→ **Source material**:

Design router_extended, start of the top module:
module router_extended #(
  parameter B2_LAT_BIN  = 1, B2_LAT_DEC  = 8, B2_LAT_DUO  = 6,
  parameter B10_LAT_DEC = 1, B10_LAT_BIN = 6, B10_LAT_DUO = 6,
  parameter B12_LAT_DUO = 1, B12_LAT_BIN = 6, B12_LAT_DEC = 8
)(
  input  wire        clk,
  input  wire        rst,
  input  wire        start,
  input  wire [2:0]  cond_sel,
  input  wire [3:0]  opcode,
  input  wire [15:0] op_a,
  input  wire [15:0] op_b,
  output reg         busy,
  output reg         done,
  output reg  [31:0] result
);
clock: 5.23 ns
lec_check: 0
abc_area: 1
cap_margin: 0
core_margin: 2
core_utilization: 70
cts_cluster_size: 25
setup_slack_margin: 1.53
slew_margin: 20
run.sh (not shown) runs the stock make flow with config.mk's settings and CLKGATE_MAP_FILE=.
The baseline ended with an error in 5_1_grt.
Next try:
--- a/flow/config.mk
+++ b/flow/config.mk
@@ -8,2 +8 @@
-export ABC_AREA = 1
-export CAP_MARGIN = 0
+export CAP_MARGIN = 20
@@ -11,3 +10 @@
-export CORE_UTILIZATION = 70
-export CTS_CLUSTER_SIZE = 25
-export SETUP_SLACK_MARGIN = 1.53
+export CORE_UTILIZATION = 40
==> flow/constraint.sdc (replaced) <==
create_clock -name core_clock -period 8.87 [get_ports {clk}]
set_input_delay 1.7740 -clock core_clock [delete_from_list [all_inputs] [get_ports {clk}]]
set_output_delay 1.7740 -clock core_clock [all_outputs]
set_load 0.01 [all_outputs]
After rerunning: The new run finished clean; synthesized area drops by about 7.5%; die area climbs by 60%; synthesized cell count drops by about 25%.
Next try:
--- a/flow/config.mk
+++ b/flow/config.mk
@@ -10 +10 @@
-export CORE_UTILIZATION = 40
+export CORE_UTILIZATION = 61
==> flow/constraint.sdc (replaced) <==
create_clock -name core_clock -period 4.95 [get_ports {clk}]
set_input_delay 0.9900 -clock core_clock [delete_from_list [all_inputs] [get_ports {clk}]]
set_output_delay 0.9900 -clock core_clock [all_outputs]
set_load 0.01 [all_outputs]
Outcome: The changed run produced a layout that fails on negative setup slack; register-to-register slack got worse by 4.0 ns; flip-flop count does not change; die size went down by about 34%; sequential power went up by about 80%; total power went up to 2.9 times its value; non-clock buffer count went up by 267; global-route usage went up by 15 points; area after synthesis does not change; count of clock-buffer cells in the layout went down by 2; routed wire length went up by 14%.
Next try:
--- a/flow/config.mk
+++ b/flow/config.mk
@@ -10 +10,4 @@
-export CORE_UTILIZATION = 61
+export CORE_UTILIZATION = 68
+export CTS_CLUSTER_DIAMETER = 283
+export CTS_CLUSTER_SIZE = 96
+export PLACE_DENSITY = 0.42
==> flow/constraint.sdc (replaced) <==
create_clock -name core_clock -period 8.35 [get_ports {clk}]
set_input_delay 1.6700 -clock core_clock [delete_from_list [all_inputs] [get_ports {clk}]]
set_output_delay 1.6700 -clock core_clock [all_outputs]
set_load 0.01 [all_outputs]
What happened: With this change the flow finished with timing, DRC and antenna clean; power is lower by 63%; final area is lower by 15%; sequential cell count stays the same; first-iteration DRC count is lower by 1.6%; utilization is lower by 3.3 points; worst setup slack is better by 1.7 ns; hold slack is better by 0.0039 ns; global-route usage is lower by 0.55 points; count of clock-buffer cells in the layout is higher by 3; via count is lower by 7.4%.

router_extended again, from the RTL that the note above started with.
Settings: LEC_CHECK=0, CAP_MARGIN=20, CORE_MARGIN=2, CORE_UTILIZATION=70, CTS_CLUSTER_SIZE=25, HOLD_SLACK_MARGIN=0.3, PLACE_DENSITY=0.8, SETUP_SLACK_MARGIN=1.3, SLEW_MARGIN=20; clock period 7.66 ns.
The first run stopped in global routing.
==> ember <==
// upsample_csc
module upsample_csc (
    input  logic        clk,
    input  logic        resetn,
    input  logic        start,
    output logic        done,
    input  logic [15:0] sram_read_data,
    output logic [15:0] sram_write_data,
    output logic [17:0] sram_address,
    output logic        sram_we_n
);
logic [31:0] mult_1_in1, mult_1_in2;
logic [31:0] mult_2_in1, mult_2_in2;
logic [31:0] mult_3_in1, mult_3_in2;
logic [63:0] mult_1_res, mult_2_res, mult_3_res;
assign mult_1_res = mult_1_in1 * mult_1_in2;
assign mult_2_res = mult_2_in1 * mult_2_in2;
assign mult_3_res = mult_3_in1 * mult_3_in2;
M1 M1_unit (
    .CLOCK_50_I(clk),
    .resetn(resetn),
    .M1_start(start),
    .M1_done(done),
    .M1_SRAM_read_data(sram_read_data),
    .M1_SRAM_write_data(sram_write_data),
    .M1_SRAM_address(sram_address),
    .M1_SRAM_we_n(sram_we_n),
    .M1_mult_1_in1(mult_1_in1),
    .M1_mult_1_in2(mult_1_in2),
    .M1_mult_2_in1(mult_2_in1),
    .M1_mult_2_in2(mult_2_in2),
    .M1_mult_3_in1(mult_3_in1),
    .M1_mult_3_in2(mult_3_in2),
    .M1_mult_res_1(mult_1_res),
    .M1_mult_res_2(mult_2_res),
    .M1_mult_res_3(mult_3_res)
);
endmodule
==> flow/config.mk <==
export PLATFORM = sky130hd
export DESIGN_NAME = upsample_csc
export DESIGN_NICKNAME = upsample_csc
export VERILOG_FILES = /design/flow/design.v
export SDC_FILE = /design/flow/constraint.sdc
export NUM_CORES = 4
export LEC_CHECK = 0
export ABC_AREA = 1
export CAP_MARGIN = 5
export CELL_PAD_IN_SITES_DETAIL_PLACEMENT = 0
export CELL_PAD_IN_SITES_GLOBAL_PLACEMENT = 0
export CORE_MARGIN = 2
export CORE_UTILIZATION = 70
export CTS_CLUSTER_DIAMETER = 55
export CTS_CLUSTER_SIZE = 35
export HOLD_SLACK_MARGIN = -0.09
export MIN_ROUTING_LAYER = met1
export PLACE_DENSITY = 0.64
export SETUP_SLACK_MARGIN = 1.92
export SLEW_MARGIN = 0
==> flow/constraint.sdc <==
create_clock -name core_clock -period 8.79 [get_ports {clk}]
set_input_delay 1.7580 -clock core_clock [delete_from_list [all_inputs] [get_ports {clk}]]
set_output_delay 1.7580 -clock core_clock [all_outputs]
set_load 0.01 [all_outputs]
run.sh (not shown) runs the stock make flow with config.mk's settings and CLKGATE_MAP_FILE=.
==> raven: changes against ember <==
- ABC_AREA: 1 -> unset
- CAP_MARGIN: 5 -> 20
- CELL_PAD_IN_SITES_DETAIL_PLACEMENT: 0 -> unset
- CELL_PAD_IN_SITES_GLOBAL_PLACEMENT: 0 -> unset
- CORE_UTILIZATION: 70 -> 72
- CTS_CLUSTER_DIAMETER: 55 -> unset
- CTS_CLUSTER_SIZE: 35 -> unset
- HOLD_SLACK_MARGIN: -0.09 -> unset
- MIN_ROUTING_LAYER: met1 -> unset
- SETUP_SLACK_MARGIN: 1.92 -> 1.54
- SLEW_MARGIN: 0 -> 20
- TNS_END_PERCENT: unset -> 10
==> flow/constraint.sdc (replaced) <==
create_clock -name core_clock -period 11.0 [get_ports {clk}]
set_input_delay 2.2000 -clock core_clock [delete_from_list [all_inputs] [get_ports {clk}]]
set_output_delay 2.2000 -clock core_clock [all_outputs]
set_load 0.01 [all_outputs]
==> comparison <==
- raven finished with timing, DRC and antenna clean. ember never finished: it broke off in global routing (GRT-0232).
- Against raven, the die area of ember is larger by about 3.6%.
- In raven the synthesized area is lower than in ember, by 0.74%.
- Against raven, the synthesized cell count of ember is larger by 14%.

==> run B <==
upsample_csc again, from the RTL that the note above started with.
clock: 6.12 ns
lec_check: 0
abc_area: 0
cap_margin: 20
core_margin: 2
core_utilization: 64
place_density: 0.43
slew_margin: 20
tns_end_percent: 10
==> inputs of run X, as changes to run B <==
--- a/flow/config.mk
+++ b/flow/config.mk
@@ -7,8 +7,6 @@
 export LEC_CHECK = 0
-export ABC_AREA = 0
 export CAP_MARGIN = 20
 export CORE_MARGIN = 2
-export CORE_UTILIZATION = 64
-export PLACE_DENSITY = 0.43
+export CORE_UTILIZATION = 32
+export PLACE_DENSITY = 0.6
 export SLEW_MARGIN = 20
-export TNS_END_PERCENT = 10
==> flow/constraint.sdc (replaced) <==
create_clock -name core_clock -period 12.7 [get_ports {clk}]
set_input_delay 2.5400 -clock core_clock [delete_from_list [all_inputs] [get_ports {clk}]]
set_output_delay 2.5400 -clock core_clock [all_outputs]
set_load 0.01 [all_outputs]
==> inputs of run C, as changes to run B <==
--- a/flow/config.mk
+++ b/flow/config.mk
@@ -7,8 +7,7 @@
 export LEC_CHECK = 0
-export ABC_AREA = 0
 export CAP_MARGIN = 20
 export CORE_MARGIN = 2
-export CORE_UTILIZATION = 64
-export PLACE_DENSITY = 0.43
+export CORE_UTILIZATION = 63
+export CTS_CLUSTER_SIZE = 97
+export PLACE_DENSITY = 0.6
 export SLEW_MARGIN = 20
-export TNS_END_PERCENT = 10
==> flow/constraint.sdc (replaced) <==
create_clock -name core_clock -period 9.9 [get_ports {clk}]
set_input_delay 1.9800 -clock core_clock [delete_from_list [all_inputs] [get_ports {clk}]]
set_output_delay 1.9800 -clock core_clock [all_outputs]
set_load 0.01 [all_outputs]
==> comparison <==
Run C ran to the end with violations: negative setup slack. Run X ran to the end with no violations. Run B finished but failed the layout checks on negative setup slack. Synthesized cell count is the same in run X and run B. Core utilization, lowest first: run X, run C, run B. Clock skew: run C > run B > run X. Final area: run X < run C < run B. The lowest global-route usage belongs to run X, the highest to run B. In area after synthesis, run X and run C do not differ. Of run C and run B, run C has the higher register-to-register slack (gap 4.1 ns). Between run B and run C, the lower clock-buffer cell count is in run C (gap 1).
==> figures <==
quantity	run B	run C	run X
Finish-stage setup viols	107	5	0
Cell repeated most along the worst path	-	a21oi_2	ha_1
Number of cells on the worst reg-to-reg path	50	49	45
Core utilization before placement	64.8%	63.6%	32.1%
Status	finished with violations	finished with violations	finished clean
Layout check failures	negative setup slack	negative setup slack	-
Global-route usage over all layers	38.8%	34.1%	16.8%
Destination of the worst register-to-register timing path	M1_unit.mult_op_6[28]$_DFFE_PN0P_	M1_unit.mult_op_6[30]$_DFFE_PN0P_	M1_unit.mult_op_6[31]$_DFFE_PN0P_
Number of buffers inserted to repair setup after CTS	37	29	0
Non-clock buffer share	14.2%	7.49%	1.83%
Finished Layout Cells	7264	6695	7244
Combined flip-flop and latch cell area	8590 µm²	8590 µm²	8590 µm²
First-pass GRT wire length	230000 µm	209000 µm	205000 µm
Accumulated negative setup slack	-237.39 ns	-0.863 ns	0 ns
Max Fanout on Critical Path	8	9	14
Destination of the critical timing path	M1_unit.mult_op_6[28]$_DFFE_PN0P_	M1_unit.mult_op_6[30]$_DFFE_PN0P_	M1_unit.mult_op_6[31]$_DFFE_PN0P_
CP required	6.56 ns	10.32 ns	13.14 ns
Fin area	59800 µm²	54900 µm²	51500 µm²

==> v11: inputs <==
Starting RTL as in the previous note.
export LEC_CHECK = 0
export CAP_MARGIN = 20
export CORE_MARGIN = 2
export CORE_UTILIZATION = 72
export CTS_CLUSTER_DIAMETER = 214
export CTS_CLUSTER_SIZE = 36
export PLACE_DENSITY = 0.63
export SLEW_MARGIN = 20
create_clock -name core_clock -period 8.99 [get_ports {clk}]
==> v26: changes against v11 <==
--- a/flow/config.mk
+++ b/flow/config.mk
@@ -8,7 +8,5 @@
 export CAP_MARGIN = 20
 export CORE_MARGIN = 2
-export CORE_UTILIZATION = 72
-export CTS_CLUSTER_DIAMETER = 214
-export CTS_CLUSTER_SIZE = 36
-export PLACE_DENSITY = 0.63
+export CORE_UTILIZATION = 14
+export PLACE_DENSITY = 0.6
 export SLEW_MARGIN = 20
==> flow/constraint.sdc (replaced) <==
create_clock -name core_clock -period 11.1 [get_ports {clk}]
set_input_delay 2.2200 -clock core_clock [delete_from_list [all_inputs] [get_ports {clk}]]
set_output_delay 2.2200 -clock core_clock [all_outputs]
set_load 0.01 [all_outputs]
==> v21: changes against v11 <==
--- a/flow/config.mk
+++ b/flow/config.mk
@@ -8,7 +8,6 @@
 export CAP_MARGIN = 20
 export CORE_MARGIN = 2
-export CORE_UTILIZATION = 72
-export CTS_CLUSTER_DIAMETER = 214
-export CTS_CLUSTER_SIZE = 36
-export PLACE_DENSITY = 0.63
+export CORE_UTILIZATION = 58
+export PLACE_DENSITY = 0.6
+export SETUP_SLACK_MARGIN = 1.45
 export SLEW_MARGIN = 20
==> flow/constraint.sdc (replaced) <==
create_clock -name core_clock -period 11.0 [get_ports {clk}]
set_input_delay 2.2000 -clock core_clock [delete_from_list [all_inputs] [get_ports {clk}]]
set_output_delay 2.2000 -clock core_clock [all_outputs]
set_load 0.01 [all_outputs]
==> impl_metrics.ini <==
; implementation run metrics
[placement]
placedInstanceArea_sq_um = 52950
placed_wire_length_estimate_after_detailed_placement_um = 113000
pre_cts_ws_ns = -1.611
gp_congestion = 0.9762

[clock_tree]
cts.repair.resized = 204
cts-buffers-inserted = 13
cts_setup_buffers = 59
h-tree-depth = 1

[floorplanning]
floorplan.initialDensity = 0.7315
die_y_um = 260.4
rows = 93
core_region_area_sq_um = 64700

[outcome]
outcome.stop_stage = global routing (5_1_grt)
result_of_the_run = aborted with a tool error
Source of the figures above: v11

==> impl_metrics.ini <==
; implementation run metrics
[placement]
placedInstanceArea_sq_um = 54160
placed_wire_length_estimate_after_detailed_placement_um = 108400
pre_cts_ws_ns = -0.4647
gp_congestion = 0.8665

[drt]
viasPerCell = 3.706
m1WireLength_um = 62320
met2RoutedLength_um = 60190
firstDrtPassIters = 6

[synth]
top_area_frac = 0.2329
yosys-top-cells-count = 937 x sky130_fd_sc_hd__inv_1, 881 x sky130_fd_sc_hd__ha_1, 394 x sky130_fd_sc_hd__nand2_1

[outcome]
result_of_the_run = no timing/DRC/antenna violations

[final_timing]
setup_viol_count_final = 0
finalHoldViolations = 0

[clock_tree]
cts.repair.resized = 14
cts_setup_buffers = 0

[floorplanning]
core_region_area_sq_um = 336600
rows = 213
floorplan.initialDensity = 0.1406

[global_route]
first_global_vias = 36917
Source of the figures above: v26

==> impl_metrics.ini <==
; implementation run metrics
[outcome]
result_of_the_run = no timing/DRC/antenna violations

[layout]
seqCellArea_sq_um = 8597

[clock_tree]
h-tree-depth = 2
cts_setup_buffers = 74
cts-buffers-inserted = 42
cts.repair.resized = 182

[floorplanning]
rows = 104
floorplan.initialDensity = 0.5866
core_region_area_sq_um = 80680

[placement]
placed_wire_length_estimate_after_detailed_placement_um = 103400
pre_cts_ws_ns = -0.04487
gp_congestion = 0.9641
Source of the figures above: v21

→ **Your task**: Look through the listing above and copy each line with the word "higher" in it.

→ **Reply to the exercise**:
What happened: With this change the flow finished with timing, DRC and antenna clean; power is lower by 63%; final area is lower by 15%; sequential cell count stays the same; first-iteration DRC count is lower by 1.6%; utilization is lower by 3.3 points; worst setup slack is better by 1.7 ns; hold slack is better by 0.0039 ns; global-route usage is lower by 0.55 points; count of clock-buffer cells in the layout is higher by 3; via count is lower by 7.4%.
Run C ran to the end with violations: negative setup slack. Run X ran to the end with no violations. Run B finished but failed the layout checks on negative setup slack. Synthesized cell count is the same in run X and run B. Core utilization, lowest first: run X, run C, run B. Clock skew: run C > run B > run X. Final area: run X < run C < run B. The lowest global-route usage belongs to run X, the highest to run B. In area after synthesis, run X and run C do not differ. Of run C and run B, run C has the higher register-to-register slack (gap 4.1 ns). Between run B and run C, the lower clock-buffer cell count is in run C (gap 1).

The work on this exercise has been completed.